Public Method Summary
abstract Rect | |
abstract List <? extends Text > | |
abstract Point[] | |
abstract String | |
abstract String |
Public Methods
public abstract Rect getBoundingBox ()
Axis-aligned bounding box containing the text. The bounding box may extend past the image boundary.
public abstract List <? extends Text > getComponents ()
Smaller components that comprise this entity, if any. If this entity is an atom, an
empty list is returned. TextBlock
is at the top of the Text hierarchy. TextBlock
contains Line
objects, which contains Element
s. Element
s
are atoms. We may decide to add character-level objects in later versions.
For example, a client could draw bounding boxes for recognized text in different colors for paragraphs, lines, words, and alphabets by repeatedly traversing down the tree with this method.
public abstract Point[] getCornerPoints ()
Four corner points in clockwise direction starting with top-left. Due to the possible perspective distortions, this is not necessarily a rectangle. Parts of the region could be outside of the image.

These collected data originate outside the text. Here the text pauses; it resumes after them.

**src/rtl/hazard_ctrl_unit.sv**
```systemverilog
// Hazard controller for the 5-stage RV32 pipeline: ALU forwarding, load-use stall, branch flush,
// and a dmem-wait FSM with a sticky timeout plus saturating stall/flush perf counters.
module hazard_ctrl_unit #(
  parameter int TIMEOUT_CYCLES = 16,
  parameter int CNT_W          = 32
) (
  input  logic             clk,
  input  logic             rst_n,
  input  logic [4:0]       Rs1D,
  input  logic [4:0]       Rs2D,
  input  logic [4:0]       Rs1E,
  input  logic [4:0]       Rs2E,
  input  logic [4:0]       RdE,
  input  logic [1:0]       ResultSrcE,
  input  logic             PCSrcE,
  input  logic [4:0]       RdM,
  input  logic [4:0]       RdW,
  input  logic             RegWriteM,
  input  logic             RegWriteW,
  input  logic             MemReqM,
  input  logic             MemReadyM,
  output logic [1:0]       ForwardAE,
  output logic [1:0]       ForwardBE,
  output logic             StallF,
  output logic             StallD,
  output logic             StallE,
  output logic             StallM,
  output logic             FlushD,
  output logic             FlushE,
  output logic             FlushW,
  output logic             mem_timeout,
  output logic [1:0]       hz_state,
  output logic [CNT_W-1:0] stall_cycles,
  output logic [CNT_W-1:0] flush_count
);

  localparam int WCW_RAW = $clog2(TIMEOUT_CYCLES + 1);
  localparam int WCW     = (WCW_RAW < 1) ? 1 : WCW_RAW;
  localparam int LAST    = (TIMEOUT_CYCLES == 0) ? 0 : TIMEOUT_CYCLES - 1;

  typedef enum logic [1:0] {
    RUN   = 2'b00,
    WAIT  = 2'b01,
    ERROR = 2'b10
  } state_t;

  state_t           state_q, state_d;
  logic [WCW-1:0]   wait_cnt_q, wait_cnt_d;
  logic             mem_timeout_q, mem_timeout_d;
  logic [CNT_W-1:0] stall_cycles_q, stall_cycles_d;
  logic [CNT_W-1:0] flush_count_q, flush_count_d;

  logic lw_stall;
  logic mem_stall;

  // MEM result is younger than WB, so it takes priority; x0 is never forwarded.
  function automatic logic [1:0] fwd_sel(input logic [4:0] rs);
    if (RegWriteM && (RdM != 5'd0) && (RdM == rs))
      return 2'b10;
    else if (RegWriteW && (RdW != 5'd0) && (RdW == rs))
      return 2'b01;
    else
      return 2'b00;
  endfunction

  always_comb begin
    ForwardAE = fwd_sel(Rs1E);
    ForwardBE = fwd_sel(Rs2E);
  end

  always_comb begin
    lw_stall  = (ResultSrcE == 2'b01) && (RdE != 5'd0) && ((RdE == Rs1D) || (RdE == Rs2D));
    mem_stall = (MemReqM && !MemReadyM) || (state_q == ERROR);

    StallF = 1'b0;
    StallD = 1'b0;
    StallE = 1'b0;
    StallM = 1'b0;
    FlushD = 1'b0;
    FlushE = 1'b0;
    FlushW = 1'b0;
    if (mem_stall) begin
      // Freeze the whole pipe; branch and load-use are re-evaluated once dmem releases.
      StallF = 1'b1;
      StallD = 1'b1;
      StallE = 1'b1;
      StallM = 1'b1;
      FlushW = 1'b1;
    end else begin
      StallF = lw_stall && !PCSrcE;
      StallD = lw_stall && !PCSrcE;
      FlushD = PCSrcE;
      FlushE = lw_stall || PCSrcE;
    end
  end

  always_comb begin
    state_d       = state_q;
    wait_cnt_d    = wait_cnt_q;
    mem_timeout_d = mem_timeout_q;
    case (state_q)
      RUN: begin
        if (MemReqM && !MemReadyM) begin
          if (TIMEOUT_CYCLES == 1) begin
            state_d       = ERROR;
            mem_timeout_d = 1'b1;
          end else begin
            state_d    = WAIT;
            wait_cnt_d = WCW'(1);
          end
        end
      end
      WAIT: begin
        if (MemReadyM || !MemReqM) begin
          state_d    = RUN;
          wait_cnt_d = '0;
        end else if ((TIMEOUT_CYCLES != 0) && (wait_cnt_q == WCW'(LAST))) begin
          state_d       = ERROR;
          mem_timeout_d = 1'b1;
        end else begin
          wait_cnt_d = wait_cnt_q + WCW'(1);
        end
      end
      ERROR: begin
        state_d = ERROR;
      end
      default: begin
        state_d = ERROR;
      end
    endcase
  end

  always_comb begin
    stall_cycles_d = stall_cycles_q;
    flush_count_d  = flush_count_q;
    if (StallF && (stall_cycles_q != {CNT_W{1'b1}}))
      stall_cycles_d = stall_cycles_q + CNT_W'(1);
    if (FlushE && (flush_count_q != {CNT_W{1'b1}}))
      flush_count_d = flush_count_q + CNT_W'(1);
  end

  always_ff @(posedge clk or negedge rst_n) begin
    if (!rst_n) begin
      state_q        <= RUN;
      wait_cnt_q     <= '0;
      mem_timeout_q  <= 1'b0;
      stall_cycles_q <= '0;
      flush_count_q  <= '0;
    end else begin
      state_q        <= state_d;
      wait_cnt_q     <= wait_cnt_d;
      mem_timeout_q  <= mem_timeout_d;
      stall_cycles_q <= stall_cycles_d;
      flush_count_q  <= flush_count_d;
    end
  end

  assign hz_state     = state_q;
  assign mem_timeout  = mem_timeout_q;
  assign stall_cycles = stall_cycles_q;
  assign flush_count  = flush_count_q;

endmodule

```
**config.mk**
```make
export PLATFORM = sky130hd
export DESIGN_NAME = hazard_ctrl_unit
export DESIGN_NICKNAME = d
export VERILOG_FILES = /design/src/rtl/hazard_ctrl_unit.sv
export SDC_FILE = /design/constraint.sdc
export NUM_CORES = 1
export LEC_CHECK = 0
export BUFFER_PORTS_ARGS = -buffer_cell sky130_fd_sc_hd__buf_2
export CAP_MARGIN = 10
export CORE_ASPECT_RATIO = 1.5
export CORE_MARGIN = 2
export CORE_UTILIZATION = 45
export DETAILED_ROUTE_END_ITERATION = 10
export GPL_ROUTABILITY_DRIVEN = 0
export PLACE_DENSITY = 0.76
export SLEW_MARGIN = 20
export SYNTH_ARGS = -nofsm -noshare
export SYNTH_HDL_FRONTEND = slang
export SYNTH_SLANG_ARGS = --single-unit
```
**constraint.sdc**
```tcl
create_clock -name clk -period 4.6 [get_ports clk]
set_input_delay 0.23 -clock clk [delete_from_list [all_inputs] [get_ports clk]]
set_output_delay 0.23 -clock clk [all_outputs]
set_load 0.02 [all_outputs]
```
**Yosys cells after proc, flatten, opt, wreduce, memory -nomap -nowiden**

Index checks and enable logic that the tools add are counted.
Widths: inputs -> output; s select.

- Flip-flop bits (word level): 72
- Output and inout port bits: 78
- Input bits: 44
- Logic and storage cells: 67

- Reduce and logical (&&, ||, !) cells: 27
- Add/subtract/negate cells: 3
- Eq/ne operators: 15
- Bitwise operators: 1
- Multiplexer cells: 16

Operators by type and width:

| cell | count |
|---|---|
| $add 32x1->32 const B | 2 |
| $ne 32x32->1 const B | 2 |
| $eq 5x5->1 | 6 |
| $mux 5 | 3 |
| $reduce_bool 5->1 | 3 |
| $logic_and 1x1->1 | 12 |
| $mux 2 | 5 |
| $pmux 5 s2 | 1 |
| $mux 1 | 6 |
| $ne 3x3->1 const B | 2 |
| $reduce_and 3->1 | 2 |
| $add 5x1->5 const B | 1 |
| $eq 5x4->1 const B | 1 |
| $eq 2x1->1 const B | 2 |
| $logic_or 1x1->1 | 4 |
| $pmux 2 s2 | 1 |
| $logic_not 1->1 | 3 |
| $eq 2x2->1 const B | 1 |
| $logic_not 2->1 | 1 |
| $ne 2x2->1 const B | 1 |
| $reduce_and 2->1 | 1 |
| $reduce_bool 2->1 | 1 |
| $not 1->1 | 1 |

**Logic depth before layout (Yosys ltp)**

Gate-level depths: netlist of the first run.

- Depth in word-level cells: 6
- Gate-level depth with buffers: 9
- Gate-level depth less buffers: 9

**Worst setup path after synthesis of the first run**

No wires, ideal clock.

- Kind: register to output
- Start point: register state_q[0] (netlist: hz_state[0])
- End point: output port StallF
- Data required time: 4.370 ns
- Buffers on the path: 2
- Arrival: 1.909 ns
- Slack: 2.461 ns
- Cell stages (with the launch flop): 8
- Cell sequence: dfrtp_1 inv_1 a21oi_1 inv_1 a21oi_2 clkbuf_1 inv_1 buf_4

- Cells in the longest elaborated chain, start to end: 3

Ends and longest elaborated chain:

| item | line | RTL |
|---|---|---|
| start: declaration | 47 | `state_t state_q, state_d;` |
| start signal: assignment | 150 | `state_q <= state_d;` |
| $eq 2x2->1 | 73 | `mem_stall = (MemReqM && !MemReadyM) \|\| (state_q == ERROR);` |
| $logic_or 1x1->1 | 73 |  |
| $mux 1 | - |  |
| end: declaration | 24 | `output logic StallF,` |

No other way between the ends.

**Worst setup path after layout of the first run**

- Start point: register stall_cycles_q[0] (netlist: stall_cycles[0])
- End point: register stall_cycles_q[31] (netlist: stall_cycles[31])

- Cells in the longest elaborated chain, start to end: 2
- Elaborated cells on any way between the ends: 3
- Classes of those cells: add/sub (1); eq/ne (1); reduce/logical (1)

Ends and longest elaborated chain:

| item | line | RTL |
|---|---|---|
| start: declaration | 50 | `logic [CNT_W-1:0] stall_cycles_q, stall_cycles_d;` |
| start signal: assignment | 153 | `stall_cycles_q <= stall_cycles_d;` |
| parallel branches: the longest is 2 deep, another holds $add 32x1->32 | - |  |

Several ways; the timed one is not identified.
A chain may end at the register's enable or synchronous reset.

==> impl_results.md, run 1 <==
* Die ar. at about 0.0099 mm^2
* CTS HTree Levels at 3
* Layout cells sized above 1 at between 20% and 30%
* Nets@finish at 582
* Crit path DAT at 2.95 ns
* Sequential fraction of the synthesis area at 44.2%
* Global route overflow at 0
* Dominant cell type by area after synthesis: dfrtp_1
* Initial DRC Count at 97
* PortBufs at between 100 and 150
* Cell Area, Synth at slightly above 0.004 mm^2
* Die height at between 100 and 150 um
* Post-synth EDFFs at 0
* DR WL/cell at between 10 and 15 um
* Crit-path max FO at 15
* Synth area leaders: dfrtp_1, xor2_1, nand3_1, nand2_1, nor3_1
* Syn-to-layout area delta at 25.0%
* Hold Slack at around 0.0023 ns
* Final TNS setup at 0 ns
* DRC viols at 0
* Vias/cell at roughly 5.6
* Max Clk Rate at around 360 MHz
* Placed cell area at 0.00474 mm^2
* Slew headroom at about two fifths
* Sink Count at 72
* CP Class: reg2reg
* Die width at 81.7 um
* Finish-stage setup viols at 0
* Setup crit start kind: flop
* CP endpoint kind: flop
* Gr usage total at 20.5%
* P_leak at ~2.5 nW
* Pin count of the biggest net entering global routing at 38
* Max rail drop VDD at approximately 0.22 mV
* CP required at 4.79 ns
* Initial antenna violation count at 0
* Antenna-violating nets left at 0
* Num ports at approximately 120
* Number of global-route vias before repair at about 3,400
* R2R depth at 7
* Diode count at 0
* Detailed Routing Iterations Pass 1 at 4
* Max stage delay cell, worst path: nor3_2
* Clk_lat worst skew at roughly 0.33 ns
* Via count at roughly 3,600
* Final Critical Period at ~2.8 ns
* Worst hold path type: in2async
* Hold-fix buffers, CTS at 0
* Critical path cell sequence: ha_1 -> and3_1 -> nand4_1 -> nor3_2 -> buf_4 -> nor4_1 -> xor2_1
* CTS Buf Count at 9
* Clock root cell: clkbuf_16
* Post-CTS setup buffer count at 0
* Post-Layout Inst Area at 0.00510 mm^2
* Dpl hpwl at just over 7000 um
* Status: complete, no violations
* Mapped Cells at between 400 and 500
* Clk pin slew, worst setup/hold paths at about 0.06 ns
* First-pass GRT wire length at 15,900 um
* Top cell type's share of synthesized area at about 44%
* Final Skew at 0.00687 ns
* CTS tree: yes
* WL final at between 9000 and 10,000 um
* Final worst path period share at 59.9%
* Initial Util at 46.2%
* # rows at 42
* Cell area power density at roughly 370 mW/mm^2
* Worst slew pin tran at about 0.90 ns
* Commonest cells in the netlist: xor2_1, dfrtp_1, nand2_1
* FILL cells at 768
* Max clock buf depth at 2
* Count leader, synth: xor2_1
* Final Hold Viols at 0
* Core Area at slightly below 0.009 mm^2
* Syn avg cell area at 9.85 um^2
* Max cap viols at 0
* Register bit total from synthesis at 72
* Resized Gates After CTS at 0
* Synth warnings at 0
* Syn nets at 462
* RSZ-0062 raised after global routing: false
* Async SR Flop Fraction at 100%
* Slew Limit Fails at 0
* FF+latch area at ~0.0018 mm^2
* Dominant synthesized flop cell: dfrtp_1
* Multi-input combinational cell area at around 0.0021 mm^2
* Post-synth cell types at between 40 and 50
* Crit-path max cell delay at between 0.7 and 0.8 ns
placed cells by master, fill, tap and decap left out, types with 3 or more instances in the layout:
master and count:
clkbuf_16 9, a21oi_1 4, nand2b_1 3, buf_4 3, o31ai_1 3, nor3_1 25, xnor2_1 14, and4_1 4
bufinv_16 3, nand3_1 30, o21ai_0 11, inv_1 11, nor4_1 19, nand4_1 19, or4_1 4, and3_1 12
nand2_1 34, ha_1 4, and2_1 3, mux2_2 3, buf_2 121, xor2_1 74, nor3_2 5, dfrtp_1 72
nor2_1 22
final timing paths:
path                                             startpoint                            to  slack, ns
min in group clk                                  MemReadyM       hz_state[0]$_DFFE_PN0P_       0.24
worst max-delay path            stall_cycles[0]$_DFFE_PN0P_  stall_cycles[31]$_DFFE_PN0P_       1.85
worst min register to register    wait_cnt_q[4]$_DFFE_PN0P_     wait_cnt_q[4]$_DFFE_PN0P_       0.48
max in group asynchronous                             rst_n   flush_count[29]$_DFFE_PN0P_       3.62
worst max register to register  stall_cycles[0]$_DFFE_PN0P_  stall_cycles[31]$_DFFE_PN0P_       1.85
worst min-delay path                                  rst_n     wait_cnt_q[4]$_DFFE_PN0P_      0.002
registers in the layout, indices dropped and copies added (netlist names):
signal	flops
flush_count	32
stall_cycles	32
wait_cnt_q	5
hz_state	2
mem_timeout	1
area by class of cell:
cell class | count | area share [%]
clock buffers | 11 | 4.96
multi-input cells | 316 | 41.8
well taps | 110 | 2.70
clock inverters | 5 | 2.01
inverters | 11 | 0.810
flip-flops and latches | 72 | 35.4
repair buffers | 124 | 12.3
per-stage QoR:
step	std cells	setup slack [ns]	power (W)	util (%)
final	649	1.85	0.00188	57.7
after global routing	649	1.62	0.00195	57.7
after CTS	649	1.87	0.00189	57.7
after detailed placement	633	1.87	0.00107	53.7
after global placement	633	1.91	0.00106	53.7
after floorplan	414	2.46	0.000935	-
worst max-delay path, delay by kind of cell, from the launching register on:
kind	cells	cell delay, ns
buffers and inverters	1	0.35
XOR/XNOR	1	0.19
flip-flops	1	0.46
AND/OR/NAND/NOR	4	1.39
adder cells (fa/ha/maj)	1	0.22
cell families after synthesis:
| family | synth area share, % |
|---|---|
| DFF | 44.2 |
| muxes | 1.47 |
| adders and majority gates | 1.23 |
| xor gates and xnor gates | 18.9 |
| and+or+nand+nor | 26.8 |
| AOI/OAI and AO/OA | 3.90 |
| buffers and inverters | 3.53 |
power breakdown:
part / internal, W / switching, W / total [W]
combinational: 0.000115 / 0.000172 / 0.000286
clock: 0.000558 / 0.000264 / 0.000823
sequential: 0.000691 / 0.0000808 / 0.000772
layer usage:
layer	vias to the layer above	track usage [%]	wire, um
met5	-	0	0
met1	1765	24.6	3930
li1	1703	-	-
met3	25	5.30	543
met2	133	34.2	4960
met4	0	8.54	274
(Power assumes the default switching activity.)
==> run 2: changes to the inputs <==
==> constraint.sdc (replaced) <==
create_clock -name clk -period 2.8 [get_ports clk]
set_input_delay 0.14 -clock clk [delete_from_list [all_inputs] [get_ports clk]]
set_output_delay 0.14 -clock clk [all_outputs]
set_load 0.02 [all_outputs]
==> run 2 against run 1 <==
First-iteration DRC count up 86%. Final cell count is 1.1% higher. Clock power is 46% higher. Sequential power grew 63%. Critical path depth is the same. Largest cell class unchanged. Highest routed layer unchanged.
==> impl_results.md, run 2 (synthesis results as in run 1) <==
* Clock root cell: clkbuf_16
* Worst hold path type: in2reg
* Final Critical Period at ~2.3 ns
* Sink Count at 72 (unchanged)
* RSZ-0062 raised after global routing: false
* CTS HTree Levels at 3 (unchanged)
* Syn-to-layout area delta at 25.7%
* Clk pin slew, worst setup/hold paths at 0.05 ns (about the same)
* # rows at 42 (unchanged)
* Nets@finish at 589 (+1.2%)
* Gr usage total at 20.9% (+0.34 points)
* Final worst path period share at about four fifths
* Switching share of power at 28.0% (+0.54 points)
* Max clock buf depth at 2 (unchanged)
* Die width at 81.7 um (unchanged)
* CTS tree: yes
* First-pass GRT wire length at 16,000 um (+0.61%)
* Critical path cell sequence: inv_1 -> a21oi_1 -> inv_1 -> a21oi_2 -> buf_4 -> inv_1 -> buf_2
* Met2 Resource Use GR at 35.7% (+1.5 points)
* Global route overflow at 0 (unchanged)
* CP Class: reg2out
* CP endpoint kind: primary output
* P_int at 0.00211 W (+55%)
* Final TNS setup at 0 ns (unchanged)
* Setup crit start kind: flop
* Core Area at 0.00883 mm^2 (unchanged)
* PortBufs at 121 (unchanged)
* Dpl hpwl at 7200 um (-0.68%)
* Most frequent cells in the layout: buf_2, xor2_1, dfrtp_1
* Diode count at 0 (unchanged)
* Layout cells sized above 1 at 29.3% (+0.55 points)
* Status: complete, no violations
* Finish-stage setup viols at 0 (unchanged)
* Clock Power Share at 40.9% (-2.8 points)
* Initial DRC Count at 180 (+86%)
* Max rail drop VDD at 0.335 mV (+54%)
* Met3 usage at 5.37% (+0.075 points)
* CTS Buf Count at 9 (unchanged)
* Slew Limit Fails at 0 (unchanged)
* Crit Reg-Reg Startpoint: flush_count[12]$_DFFE_PN0P_
* CP most frequent cell: inv_1
* Max cap viols at 0 (unchanged)
* Critical Path Start: hz_state[0]$_DFFE_PN0P_
* Initial antenna violation count at 0 (unchanged)
* Commonest non-fill, non-tap cell in the layout: buf_2
* Layout Cells excl Fill at 656 (+1.1%)
* Logic gate share of total power at 16.1% (+0.9 points)
* Slew headroom at 67.6% (+28 points)
* CP required at 2.66 ns (-2.13 ns)
* Fin util at 58.1% (+0.35 points)
* Number of global-route vias before repair at 3,532 (+2.6%)
* Cell area power density at 573 mW/mm^2 (+55%)
* Reg2reg setup slack at 0.61 ns (-1.24 ns)
* FILL cells at 750 (-2.3%)
* Via count at 3,589 (-1.0%)
* Hold_sp: MemReadyM
* WL final at 9800 um (+0.88%)
* Num ports at 122 (unchanged)
* DR WL/cell at 14.9 um (-0.20%)
* Worst slew pin tran at 0.482 ns (-0.420 ns)
* Die ar. at 0.00985 mm^2 (unchanged)
* RR Endpoint: flush_count[1]$_DFFE_PN0P_
* Crit path DAT at 2.12 ns (-0.83 ns)
* Clk_lat worst skew at 0.33 ns (about the same)
* Hold Path End: hz_state[0]$_DFFE_PN0P_
* Initial Util at 46.2% (unchanged)
* Max Clk Rate at 442 MHz
* FF+latch area at 0.00180 mm^2 (unchanged)
* R2R depth at 6 (-1)
* Inst Count DP at 639 (+0.95%)
* Most Used Layer, Global Route: met2
* P_leak at 2.54 nW (+1.0%)
* Max stage delay cell, worst path: dfrtp_1
* Critical path's top delay family: buffers and inverters
* Detailed Routing Iterations Pass 1 at 4 (unchanged)
* Sw power at 0.000823 W (+59%)
* Vias/cell at 5.47 (-2.1%)
* Met1 Use GR at 23.9% (-0.70 points)
* Final Skew at 0.00533 ns (-0.00154 ns)
* Crit-path max cell delay at 0.43 ns (-0.32 ns)
* Sequential share of power at 42.9% (+1.9 points)
* DRC viols at 0 (unchanged)
* Hold Path Depth at 3
* Crit-path max FO at 15 (unchanged)
* Die height at 121 um (unchanged)
* Multi-input combinational cell area at 0.00213 mm^2 (unchanged)
* Resized Gates After CTS at 0 (unchanged)
* Final Hold Viols at 0 (unchanged)
* Antenna-violating nets left at 0 (unchanged)
* Pin count of the biggest net entering global routing at 73 (+92%)
* CP Buf/Inv Count at 5 (+4)
==> run 2: routing by layer <==
layer	share of wire, %	vias up
met5	0	-
met2	52	131
met3	5.4	20
met4	2.3	0
li1	-	1719
met1	40	1719
==> run 2: worst max-delay path by stage <==
stage	endpoint	slack [ns]	cells after the start
final	StallD	0.54	7
after CTS	StallD	0.49	7
after global placement	flush_count[1]$_DFFE_PN0P_	0.63	6
after detailed placement	flush_count[1]$_DFFE_PN0P_	0.64	6
after global routing	StallD	0.33	7
after floorplan	flush_count[1]$_DFFE_PN0P_	0.69	7
==> run 2: power by group through the flow <==
| stage | Combinational (W) | Sequential, W | Clock, W |
|---|---|---|---|
| floorplan | 0.000166 | 0.00137 | 0 |
| global placement | 0.000468 | 0.00127 | 0 |
| detailed placement | 0.000477 | 0.00128 | 0 |
| CTS | 0.000482 | 0.00126 | 0.00122 |
| global route | 0.000522 | 0.00128 | 0.00127 |
| finish | 0.000474 | 0.00126 | 0.00120 |
==> run 2: what timing repair did <==
item	in CTS	in global routing
buffers inserted	0	0
hold buffers	1	0
endpoints found under the hold margin	72	0
==> run 2: metrics by stage <==
step / hold slack [ns] / instance area [um^2] / worst slack, ns / total power [W]
2_1_floorplan: -0.156 / 4080 / 0.686 / 0.00154
3_3_place_gp: 0.198 / 4800 / 0.633 / 0.00174
3_5_place_dp: 0.202 / 4800 / 0.635 / 0.00175
4_1_cts: 0.142 / 5130 / 0.493 / 0.00297
5_1_grt: 0.158 / 5130 / 0.327 / 0.00307
6_report: 0.149 / 5130 / 0.540 / 0.00294
==> run 2: layout make-up <==
cell class                      count  area share, %
Clock buffer                       14           5.54
Timing Repair Buffer              131           13.6
Inverter                           11          0.805
Multi-Input combinational cell    316           41.6
Clock inverter                      2          0.683
Tap cell                          110           2.68
Sequential cell                    72           35.1
==> run 2: worst min-delay path, cell delays in order <==
cell and delay [ns]:
buf_2 0.08, nor2b_1 0.06, and3_1 0.16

public abstract String getLanguage ()
Prevailing language in the text, if any. The format is in BCP47 (e.g. "en" or "sr-Latn-BA") or "und" if the language could not be determined.
public abstract String getValue ()
Retrieve the recognized text as a string. Returned in reading order for the language. For Latin, this is top to bottom within a TextBlock, and left-to-right within Lines.